Make sure the horse is getting enough water. Feed him alfalfa cube soup or beet pulp soup or just a dab of molasses in water, whatever he really likes. Soak his hay, or at least wet it down. Softer hay is probably good.
If the owner is in fact an idiot and can’t or won’t put oil in the mash or switch to a softer hay, they probably won’t take any of the other suggestions either. The vet may be a dolt, or may just have had it with this client.
Anyhow, also realized I don’t totally understand the situation. Has the horse been impacted for 30 days? Really? what are the symptoms? Has he been tubed? Or is this a questions about aftercare?
If the horse has been impacted for 30 days I would be getting another better vet out like 28 days ago and the horse would have been tubed.

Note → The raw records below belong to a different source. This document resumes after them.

**src/rtl/layer_sequencer_pkg.sv**
```systemverilog
// Shared definitions for the layer sequencer: FSM state encoding and
// weight-set sizing helper.
package layer_sequencer_pkg;

    typedef enum logic [2:0] {
        ST_IDLE,
        ST_LOAD,
        ST_FLUSH,
        ST_START,
        ST_WAIT,
        ST_DONE
    } state_t;

    // Number of weight words in one full layer load.
    function automatic int unsigned total_words(input int unsigned inputs,
                                                input int unsigned neurons);
        return inputs * neurons;
    endfunction

endpackage

```
**src/rtl/layer_sequencer_addr.sv**
```systemverilog
// Nested weight/neuron address counter for neuron-major weight streaming.
// Flags the final word of the set and wraps both counters after it.
module weight_addr_counter #(
    parameter int INPUTS  = 400,
    parameter int NEURONS = 15
) (
    input  logic                       clk,
    input  logic                       rst_n,
    input  logic                       clear,
    input  logic                       advance,
    output logic [$clog2(INPUTS)-1:0]  weight_idx,
    output logic [$clog2(NEURONS)-1:0] neuron_idx,
    output logic                       last
);

    localparam int WW = $clog2(INPUTS);
    localparam int NW = $clog2(NEURONS);
    localparam logic [WW-1:0] W_LAST = WW'(INPUTS - 1);
    localparam logic [NW-1:0] N_LAST = NW'(NEURONS - 1);

    logic w_wrap;

    assign w_wrap = (weight_idx == W_LAST);
    assign last   = w_wrap && (neuron_idx == N_LAST);

    // NOTE: sequential state uses non-blocking assignments so every register
    // samples pre-edge values regardless of statement order.
    always_ff @(posedge clk or negedge rst_n) begin
        if (!rst_n) begin
            weight_idx <= '0;
            neuron_idx <= '0;
        end else if (clear) begin
            weight_idx <= '0;
            neuron_idx <= '0;
        end else if (advance) begin
            if (w_wrap) begin
                weight_idx <= '0;
                neuron_idx <= last ? '0 : neuron_idx + NW'(1);
            end else begin
                weight_idx <= weight_idx + WW'(1);
            end
        end
    end

endmodule

```
**src/rtl/layer_sequencer.sv**
```systemverilog
// Sequencer between the host weight stream and one fully-connected layer:
// loads weights neuron-major, then pulses layer start and waits for done.
module layer_sequencer
    import layer_sequencer_pkg::*;
#(
    parameter int INPUTS  = 400,
    parameter int NEURONS = 15
) (
    input  logic                       clk,
    input  logic                       rst_n,
    input  logic                       load_req,
    input  logic                       run_after,
    input  logic                       run_req,
    input  logic                       abort,
    input  logic                       wvalid,
    input  logic [63:0]                wdata,
    output logic                       wready,
    output logic                       write_weight,
    output logic [$clog2(NEURONS)-1:0] neuron_sel,
    output logic [$clog2(INPUTS)-1:0]  weight_sel,
    output logic [63:0]                weight_bus,
    output logic                       layer_start,
    input  logic                       layer_done,
    output logic                       busy,
    output logic                       load_done,
    output logic                       run_done
);

    state_t                       state;
    state_t                       next_state;
    logic                         auto_run;
    logic                         accept;
    logic                         last_word;
    logic                         cnt_clear;
    logic [$clog2(INPUTS)-1:0]    weight_idx;
    logic [$clog2(NEURONS)-1:0]   neuron_idx;

    // abort drops wready in its own cycle so no word is taken while leaving.
    assign wready    = (state == ST_LOAD) && !abort;
    assign accept    = wvalid && wready;
    assign cnt_clear = abort || ((state == ST_IDLE) && load_req);

    weight_addr_counter #(
        .INPUTS  (INPUTS),
        .NEURONS (NEURONS)
    ) u_addr (
        .clk        (clk),
        .rst_n      (rst_n),
        .clear      (cnt_clear),
        .advance    (accept),
        .weight_idx (weight_idx),
        .neuron_idx (neuron_idx),
        .last       (last_word)
    );

    // NOTE: next_state gets a default before the case so no path leaves it
    // unassigned, which would otherwise infer a latch.
    always_comb begin
        next_state = state;
        case (state)
            ST_IDLE: begin
                if (load_req)     next_state = ST_LOAD;
                else if (run_req) next_state = ST_START;
            end
            ST_LOAD:  if (accept && last_word) next_state = ST_FLUSH;
            ST_FLUSH: next_state = auto_run ? ST_START : ST_IDLE;
            ST_START: next_state = ST_WAIT;
            ST_WAIT:  if (layer_done) next_state = ST_DONE;
            ST_DONE:  next_state = ST_IDLE;
            default:  next_state = ST_IDLE;
        endcase
        if (abort) next_state = ST_IDLE;
    end

    always_ff @(posedge clk or negedge rst_n) begin
        if (!rst_n) begin
            state    <= ST_IDLE;
            auto_run <= 1'b0;
        end else begin
            state <= next_state;
            if (abort)
                auto_run <= 1'b0;
            else if ((state == ST_IDLE) && load_req)
                auto_run <= run_after;
        end
    end

    // Write port lags acceptance by one cycle; address/data hold when idle.
    always_ff @(posedge clk or negedge rst_n) begin
        if (!rst_n) begin
            write_weight <= 1'b0;
            neuron_sel   <= '0;
            weight_sel   <= '0;
            weight_bus   <= '0;
        end else begin
            write_weight <= accept;
            if (accept) begin
                neuron_sel <= neuron_idx;
                weight_sel <= weight_idx;
                weight_bus <= wdata;
            end
        end
    end

    assign busy        = (state != ST_IDLE);
    assign load_done   = (state == ST_FLUSH);
    assign layer_start = (state == ST_START);
    assign run_done    = (state == ST_DONE);

endmodule

```
**config.mk**
```make
export PLATFORM = sky130hd
export DESIGN_NAME = layer_sequencer
export DESIGN_NICKNAME = d
export VERILOG_FILES = /design/src/rtl/layer_sequencer_pkg.sv /design/src/rtl/layer_sequencer_addr.sv /design/src/rtl/layer_sequencer.sv
export SDC_FILE = /design/constraint.sdc
export NUM_CORES = 1
export LEC_CHECK = 0
export ABC_AREA = 1
export CAP_MARGIN = 20
export CORE_MARGIN = 2
export CORE_UTILIZATION = 44
export CTS_CLUSTER_DIAMETER = 150
export DETAILED_ROUTE_END_ITERATION = 10
export PLACE_DENSITY = 0.8
export SLEW_MARGIN = 10
export SYNTH_ARGS = -nofsm -noshare
export SYNTH_HDL_FRONTEND = slang
export SYNTH_SLANG_ARGS = --single-unit
```
**constraint.sdc**
```tcl
create_clock -name clk -period 1.9 [get_ports clk]
set_clock_uncertainty 0.1 [all_clocks]
set_input_delay 0.57 -clock clk [delete_from_list [all_inputs] [get_ports clk]]
set_output_delay 0.57 -clock clk [all_outputs]
set_load 0.02 [all_outputs]
```
==> impl_metrics.toml, run 1 <==
[global_routing]
antenna_found_initial = 0
grt_max_degree = 52
grt_usage_pct = 21.6
grt_pass1_vias = 3677
grt_overflow_total = 0
grt_pass1_wl_um = 17200

[timing]
period_share_pct = 100
relSlewSlack_pct = 81.1
setup_viol = 1
period_needed_ps = 1900
slew_violations = 0
final-hold-violation-count = 0
max_freq_mhz = 525
rsz0062_at_grt = "yes"
worst_pin_slew_ps = 285
worst_slack_ps = -3.94

[synthesis]
synth_cells = 479
synth.distinct_cells = 25
ys_seq_elements = 95
syn_nets = 554
syn_avg_cell_area_sq_um = 8.42
syn-cell-area_sq_mm = 0.00403
ys_seq_area_share_pct = 59.0
synth_warnings = 0

[pwr]
p_per_area_mw_per_mm2 = 1350
p_leak_uw = 0.00323
ir_drop_v = 0.000599

[clock_network]
cts_tree = "yes"
clk_latency_ps = 350
clkTransAtPathRegs_ps = 90
cts_made_buffers = 9
cts_buffer_depth = 2
cts_root_buffer = "clkbuf_8"
h-tree-depth = 3
clock-sinks = 95

[detailed_routing]
firstDrtPassIters = 4
drc = 0
vias = 3642
drt-vias-per-instance = 4.79
avgRoutedWirePerCell_um = 13.9
route.antenna.remaining_nets = 0
drt_iter0_drc = 93
wl_um = 10600

[floorplan]
num_rows = 34
die-area_sq_mm = 0.00995
die_x_um = 99.7
initial_utilization_pct = 45.8
die_height_um = 99.7
core_area_sq_mm = 0.00881
io-pin-count = 155

[setup_path]
path_class = "register to primary output"
cp-start-kind = "register"
critPathArrivalTime_ps = 1230
crit_fanout = 6
cp-end-kind = "primary output"
required_ps = 1230

[placed_design]
numPortBuffers = 154
gp_congestion = 0.851
pre_cts_ws_ps = -627
postPlaceCellArea_sq_mm = 0.00583
dp_hpwl_um = 7860

[final_layout]
drive_above_1_share_pct = 9.04
fill_cells = 747
stdcell_area_sq_mm = 0.00597
multi_input_area_sq_mm = 0.00146
regArea_sq_mm = 0.00238
final_util_pct = 67.8
syn2layout_area_growth_pct = 48.0
fin_nets = 723
n_antenna_cell = 0

[hold_path]
hold_path.class = "register to register"

[status]
status = "complete, but fails checks"
violations = "setup timing"

[flow_run]
maxCapViolations = 0
## flip-flops by register name, indices dropped and copies added, names as in the netlist
register           count
auto_run               1
neuron_sel             4
state                  3
u_addr.neuron_idx      4
u_addr.weight_idx      9
weight_bus            64
weight_sel             9
write_weight           1
## per-layer routing
| layer | up-vias | routed length, um | GRT usage (%) |
|---|---|---|---|
| met1 | 1700 | 4510 | 27.2 |
| met5 | - | 0 | 0 |
| met3 | 17 | 554 | 3.65 |
| li1 | 1811 | - | - |
| met2 | 114 | 5320 | 37.6 |
| met4 | 0 | 206 | 7.80 |
## power by group
part,internal (uW),switching [uW]
combinational,1380,2080
sequential,2740,385
clock,779,695
## stage by stage
step | hold slack, ps | instances | total power [uW] | TNS (ps)
6_report | 378 | 761 | 8050 | -3.94
4_1_cts | 382 | 761 | 8120 | -60.4
2_1_floorplan | 174 | 479 | 5050 | 0
3_3_place_gp | 347 | 743 | 7010 | -11810
5_1_grt | 404 | 761 | 8550 | -310
3_5_place_dp | 349 | 743 | 7150 | -14510
## synthesized netlist by cell type (all sizes together)
master,instances,area [sq um]
ha,3,37.5
o21bai,1,7.51
buf,19,116
or2,1,6.26
inv,23,86.3
nand2,265,1010
dfrtp,95,2380
nor2,20,90.1
nand3,19,105
o22ai,1,6.26
xor2,3,26.3
nor3,2,10.0
o21ai,19,95.1
o21a,2,15.0
a21oi,2,10.0
nand4,4,31.3
## worst max-delay path: stages (launching register included)
cell	delay [ps]
dfrtp_2	470
nor2_4	140
nand3_2	90
inv_2	70
buf_6	110
## cell type report
type                       instances  area share, %
clock buffer                      11           2.37
clock inverter                     5           1.36
inverter                          23           1.45
multi-input combinational        342           24.5
sequential                        95           39.8
tap                              108           2.26
timing repair buffer             177           28.2
## placed cells by master (no fill, tap or decap), types with 5 or more instances in the layout
master | netlist | routed
nand2_1 | 262 | 262
dfrtp_1 | 95 | 94
dlygate4sd2_1 | 0 | 79
clkdlybuf4s50_1 | 0 | 69
buf_4 | 1 | 19
inv_1 | 21 | 18
nor2_1 | 18 | 17
nand3_1 | 17 | 17
o21ai_1 | 12 | 12
clkbuf_8 | 0 | 10
o21ai_0 | 7 | 7
buf_12 | 0 | 6
inv_2 | 2 | 5
## what timing repair did
| action | 4_1_cts | 5_1_grt |
|---|---|---|
| buffers inserted | 1 | 0 |
| hold buffers | 1 | 0 |
| endpoints found under the setup margin | 83 | 5 |
| hold endpoints to repair | 13 | 0 |
| gates resized for setup | 106 | 5 |
## path summary, 6_finish.rpt
kind	to	depth (start not counted)	slack, ps	from
max	wready	4	-4	state[1]$_DFFE_PN0P_
max in group asynchronous	weight_bus[2]$_DFFE_PN0P_	3	690	rst_n
max reg2reg	u_addr.neuron_idx[2]$_DFFE_PN0P_	8	170	u_addr.weight_idx[1]$_DFFE_PN0P_
min	weight_bus[48]$_DFFE_PN0P_	2	380	weight_bus[48]$_DFFE_PN0P_
min reg2reg	weight_bus[48]$_DFFE_PN0P_	2	380	weight_bus[48]$_DFFE_PN0P_
min in group asynchronous	state[0]$_DFFE_PN0P_	2	510	rst_n
## logic make-up after synthesis
logic type	after synthesis	share of synthesized area, %
buffers and inverters	42	5.03
DFF	95	59.0
AOI/OAI and AO/OA	25	3.32
adders and majority gates	3	0.931
and+or+nand+nor	311	31.1
xor gates and xnor gates	3	0.652
Note: power is estimated with default switching activity, not from simulation.
==> run 2: changes to the inputs <==
--- a/config.mk
+++ b/config.mk
@@ -7,11 +7,14 @@
 export LEC_CHECK = 0
 export ABC_AREA = 1
 export CAP_MARGIN = 20
+export CELL_PAD_IN_SITES_DETAIL_PLACEMENT = 1
+export CELL_PAD_IN_SITES_GLOBAL_PLACEMENT = 1
 export CORE_MARGIN = 2
-export CORE_UTILIZATION = 44
+export CORE_UTILIZATION = 31
 export CTS_CLUSTER_DIAMETER = 150
 export DETAILED_ROUTE_END_ITERATION = 10
-export PLACE_DENSITY = 0.8
+export PLACE_DENSITY_LB_ADDON = 0.1
+export SKIP_CTS_REPAIR_TIMING = 1
 export SLEW_MARGIN = 10
 export SYNTH_ARGS = -nofsm -noshare
 export SYNTH_HDL_FRONTEND = slang
==> run 2 against run 1 <==
Net effect: the run still ends with setup timing left; register-to-register slack barely moved; flip-flop and latch count unchanged; via count grew 2.4%; fmax grew 0.18%; non-clock buffer count up 6; wire length rose by 17%; power grew 14%; first-iteration DRC count is 87% higher; sequential share of layout area shrank 3.4 points; hold slack got worse by 210 ps; critical endpoint unchanged; count of clock-buffer cells in the layout did not move.
==> impl_metrics.toml, run 2 (synthesis results as in run 1) <==
[pwr]
p_per_area_mw_per_mm2 = 1400
combPwrFrac_pct = 43.6
p_clk_share_pct = 22.2
internal-power_uw = 5840
p_leak_uw = 0.00414
ir_drop_v = 0.000545
seq_power_share_pct = 34.2
sw_frac_of_total_pct = 36.2
p_sw_uw = 3320

[clock_network]
cts_buffer_depth = 2
cts_made_buffers = 9
cts_tree = "yes"
clkTransAtPathRegs_ps = 70
cts_root_buffer = "clkbuf_16"
clock-sinks = 95
h-tree-depth = 3
clk_latency_ps = 340

[global_routing]
grt_pass1_vias = 3967
grt_max_degree = 96
antenna_found_initial = 0
grt_pass1_wl_um = 20500
grt_overflow_total = 0
grt_usage_pct = 18.4

[floorplan]
initial_utilization_pct = 31.8
die_height_um = 118
core_area_sq_mm = 0.0127
die_x_um = 118
die-area_sq_mm = 0.0139
io-pin-count = 155
num_rows = 41

[detailed_routing]
firstDrtPassIters = 4
wl_um = 12400
vias = 3728
route.antenna.remaining_nets = 0
avgRoutedWirePerCell_um = 15.0
drt-vias-per-instance = 4.49
drc = 0
drt_iter0_drc = 174

[status]
status = "complete, but fails checks"
violations = "setup timing"

[final_layout]
layout_commonest_cell = "nand2_1"
syn2layout_area_growth_pct = 62.0
fin_nets = 729
regMostFlops = "weight_bus"
n_antenna_cell = 0
reg_top3 = "weight_bus (64), u_addr.weight_idx (9), weight_sel (9)"
fill_cells = 1485
largest_reg_flops = 64
fin_cells = 830
multi_input_area_sq_mm = 0.00148
final_cell_mix = "nand2_1, dfrtp_1, dlymetal6s2s_1, clkdlybuf4s50_1, buf_4"
regArea_sq_mm = 0.00238
final_util_pct = 51.6
drive_above_1_share_pct = 10.3
stdcell_area_sq_mm = 0.00653

[hold_path]
hold_path.class = "primary input to async pin"

[setup_path]
max_stage_delay_ps = 400
r2r-start = "u_addr.weight_idx[1]$_DFFE_PN0P_"
required_ps = 1230
ff2ff_path_depth = 8
crit_start = "state[0]$_DFFE_PN0P_"
critPathArrivalTime_ps = 1230
path_class = "register to primary output"
cp-start-kind = "register"
critPathCapture = "wready"
path_cells = "inv_2, nor2_4, nand3_2, inv_2, buf_4"
r2r_slack_ps = 180
r2r-end = "u_addr.neuron_idx[2]$_DFFE_PN0P_"
cpMostUsedCell = "inv_2"
cp-end-kind = "primary output"
slowest_stage = "dfrtp_1"
crit_fanout = 3

[timing]
setup_viol = 1
holdWs_ps = 169
worst_slack_ps = -0.478
period_share_pct = 100
relSlewSlack_pct = 65.0
max_freq_mhz = 526
period_needed_ps = 1900
slew_violations = 0
rsz0062_at_grt = "yes"
worst_pin_slew_ps = 525
final-hold-violation-count = 0

[placed_design]
dp_hpwl_um = 8690
postPlaceCellArea_sq_mm = 0.00596
gp_congestion = 0.770
place_inst = 812
numPortBuffers = 154

[flow_run]
maxCapViolations = 0
==> run 2: cell types whose count changed in the layout (fill, tap and decap cells not counted), sizes merged <==
cell / before / now
clkinvlp: 1 / 0
dlygate4sd3: 1 / 0
buf: 28 / 35
dlygate4sd2: 79 / 0
bufinv: 2 / 3
clkinv: 2 / 1
dlymetal6s2s: 0 / 79
==> run 2: area by class of cell <==
| cell class | instances | share of cell area, % |
|---|---|---|
| tap | 172 | 3.29 |
| inverter | 23 | 1.32 |
| clock inverter | 4 | 1.46 |
| clock buffer | 11 | 3.56 |
| timing repair buffer | 183 | 31.3 |
| sequential | 95 | 36.4 |
| multi-input combinational | 342 | 22.7 |
==> run 2: power by group through the flow <==
stage | sequential (uW) | clock (uW) | combinational (uW)
finish | 3130 | 2030 | 3990
global route | 3240 | 2180 | 4310
CTS | 3160 | 2100 | 4100
detailed placement | 3190 | 0 | 4070
global placement | 3150 | 0 | 3990
floorplan | 3990 | 0 | 1060
==> run 2: critical path, delay by kind of cell (launching register included) <==
family	cells	cell delay, ps
flip-flops	1	400
AND/OR/NAND/NOR	2	200
buffers and inverters	3	290
==> run 2: layer usage <==
metal | GRT usage (%) | vias to the layer above | share of wire, %
met5 | 0 | - | 0
met4 | 7.15 | 0 | 2.0
met3 | 3.15 | 14 | 3.3
met2 | 32.1 | 81 | 50
met1 | 22.7 | 1810 | 45
li1 | - | 1823 | -
==> run 2: worst min-delay path by stage <==
stage,start,end,depth (start not counted)
floorplan,rst_n,auto_run$_DFFE_PN0N_,0
global placement,weight_bus[51]$_DFFE_PN0P_,weight_bus[51]$_DFFE_PN0P_,2
detailed placement,weight_bus[26]$_DFFE_PN0P_,weight_bus[26]$_DFFE_PN0P_,2
CTS,rst_n,weight_bus[4]$_DFFE_PN0P_,2
global route,rst_n,weight_bus[4]$_DFFE_PN0P_,2
finish,rst_n,weight_bus[4]$_DFFE_PN0P_,2
==> run 2: stage by stage <==
stage | setup WS [ps] | power, uW | TNS (ps)
2_1_floorplan | 208 | 5050 | 0
3_3_place_gp | -598 | 7140 | -12910
3_5_place_dp | -625 | 7270 | -15100
4_1_cts | -632 | 9360 | -10240
5_1_grt | -72.1 | 9720 | -148
6_report | -0.478 | 9150 | -0.478
==> run 3: changes to the inputs <==
--- a/config.mk
+++ b/config.mk
@@ -9,11 +9,12 @@
 export CAP_MARGIN = 20
 export CELL_PAD_IN_SITES_DETAIL_PLACEMENT = 1
 export CELL_PAD_IN_SITES_GLOBAL_PLACEMENT = 1
-export CORE_MARGIN = 2
+export CORE_MARGIN = 5
 export CORE_UTILIZATION = 31
 export CTS_CLUSTER_DIAMETER = 150
 export DETAILED_ROUTE_END_ITERATION = 10
 export PLACE_DENSITY_LB_ADDON = 0.1
+export RECOVER_POWER = 25
 export SKIP_CTS_REPAIR_TIMING = 1
 export SLEW_MARGIN = 10
 export SYNTH_ARGS = -nofsm -noshare
==> run 3 against run 2 <==
Net effect: the run still ends with setup timing left; sequential share of layout area increased by 0.45 points; fmax fell by 0.95%; cell count grew 0.12%; die area up 10%.
==> impl_metrics.toml, run 3 (synthesis results as in run 1) <==
[final_layout]
regMostFlops = "weight_bus"
reg_top3 = "weight_bus (64), u_addr.weight_idx (9), weight_sel (9)"
fin_nets = 729
fill_cells = 1505
regArea_sq_mm = 0.00238
n_antenna_cell = 0
final_cell_mix = "nand2_1, dfrtp_1, dlymetal6s2s_1, clkdlybuf4s50_1, buf_4"
layout_commonest_cell = "nand2_1"
multi_input_area_sq_mm = 0.00149
largest_reg_flops = 64
syn2layout_area_growth_pct = 60.0
drive_above_1_share_pct = 10.6

[floorplan]
die-area_sq_mm = 0.0154
die_height_um = 124
die_x_um = 124
initial_utilization_pct = 31.8
num_rows = 41
io-pin-count = 155
core_area_sq_mm = 0.0127

[global_routing]
antenna_found_initial = 0
grt_pass1_vias = 4004
grt_overflow_total = 0
grt_pass1_wl_um = 20300
grt_usage_pct = 16.9
grt_max_degree = 65

[clock_network]
clock-sinks = 95
h-tree-depth = 3
cts_root_buffer = "clkbuf_16"
cts_buffer_depth = 2
clk_latency_ps = 340
cts_tree = "yes"
clkTransAtPathRegs_ps = 70
cts_made_buffers = 9

[detailed_routing]
drc = 0
drt_iter0_drc = 144
firstDrtPassIters = 4
drt-vias-per-instance = 4.52
avgRoutedWirePerCell_um = 15.5
vias = 3754
route.antenna.remaining_nets = 0
wl_um = 12800

[pwr]
seq_power_share_pct = 35.0
internal-power_uw = 5640
p_leak_uw = 0.00411
power.total_uw = 8990
combPwrFrac_pct = 44.0
p_per_area_mw_per_mm2 = 1390
sw_frac_of_total_pct = 37.3
p_clk_share_pct = 21.0
p_sw_uw = 3350
ir_drop_v = 0.000469

[setup_path]
r2r-end = "weight_bus[18]$_DFFE_PN0P_"
r2r_slack_ps = 220
r2r-start = "state[0]$_DFFE_PN0P_"
required_ps = 1230
critPathArrivalTime_ps = 1250
crit_fanout = 4
cp-end-kind = "primary output"
path_class = "register to primary output"
cp-start-kind = "register"
ff2ff_path_depth = 8

[timing]
relSlewSlack_pct = 46.5
slew_violations = 0
max_freq_mhz = 521
period_needed_ps = 1920
holdWs_ps = 128
worst_pin_slew_ps = 803
final-hold-violation-count = 0
tns_ps = -18.7
rsz0062_at_grt = "yes"
worst_slack_ps = -18.7
setup_viol = 1
period_share_pct = 101

[status]
violations = "setup timing"
status = "complete, but fails checks"

[hold_path]
hold_path.class = "primary input to async pin"

[placed_design]
gp_congestion = 0.798
pre_cts_ws_ps = -625
numPortBuffers = 154
dp_hpwl_um = 9380

[flow_run]
maxCapViolations = 0
## run 3: layer usage
metal	global-route usage (%)	share of wire, %
met2	28.0	49
met5	0	0
met4	5.95	1.6
met1	22.1	44
met3	3.13	4.8
## run 3: how the worst max path moves through the flow
stage | slack (ps) | startpoint | endpoint
2_1_floorplan | 210 | abort | wready
3_3_place_gp | -600 | abort | wready
3_5_place_dp | -620 | abort | wready
4_1_cts | -630 | abort | wready
5_1_grt | -120 | state[0]$_DFFE_PN0P_ | wready
6_report | -20 | state[0]$_DFFE_PN0P_ | wready
## run 3: area by class of cell
cell class                      count  share of cell area, %
Tap cell                          172                   3.33
Sequential cell                    95                   36.9
Inverter                           23                   1.34
Clock buffer                       13                   4.19
Timing Repair Buffer              183                   30.6
Multi-Input combinational cell    342                   23.1
Clock inverter                      3                  0.620
## run 3: worst max-delay path: stages, from the launching register on
cell,delay [ps]
dfrtp_1,420
inv_2,100
nor2_4,100
nand3_2,90
inv_2,80
buf_6,110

My very healthy big mare had a spate of impaction colics, 4 over the course of six months from one December to June. It was a cold winter and spring, and I think she stopped drinking, and she may have developed a dislike to her heated water bucket (slimy, too warm, stray electricity, who knows). I responded by giving her a second water bucket near her hay, and during the period she seemed at risk, giving her lots of soups. Nowadays, if I think she hasn’t drunk enough overnight I give her a soup. I also stopped using the heated bucket, and for her I stopped alfalfa hay because I felt like there was some correlation that I didn’t want to risk investigating more.
I called the vet for tubing on one of these colics, but the other 3 just got Banamine and me sleeping at the barn
and they resolved just as fast as the tubing.
So sometimes it can be something very subtle that comes on, and you really have to investigate the horse and most importantly get water into them.
Make sure the water is clean and changed and scrubbed daily.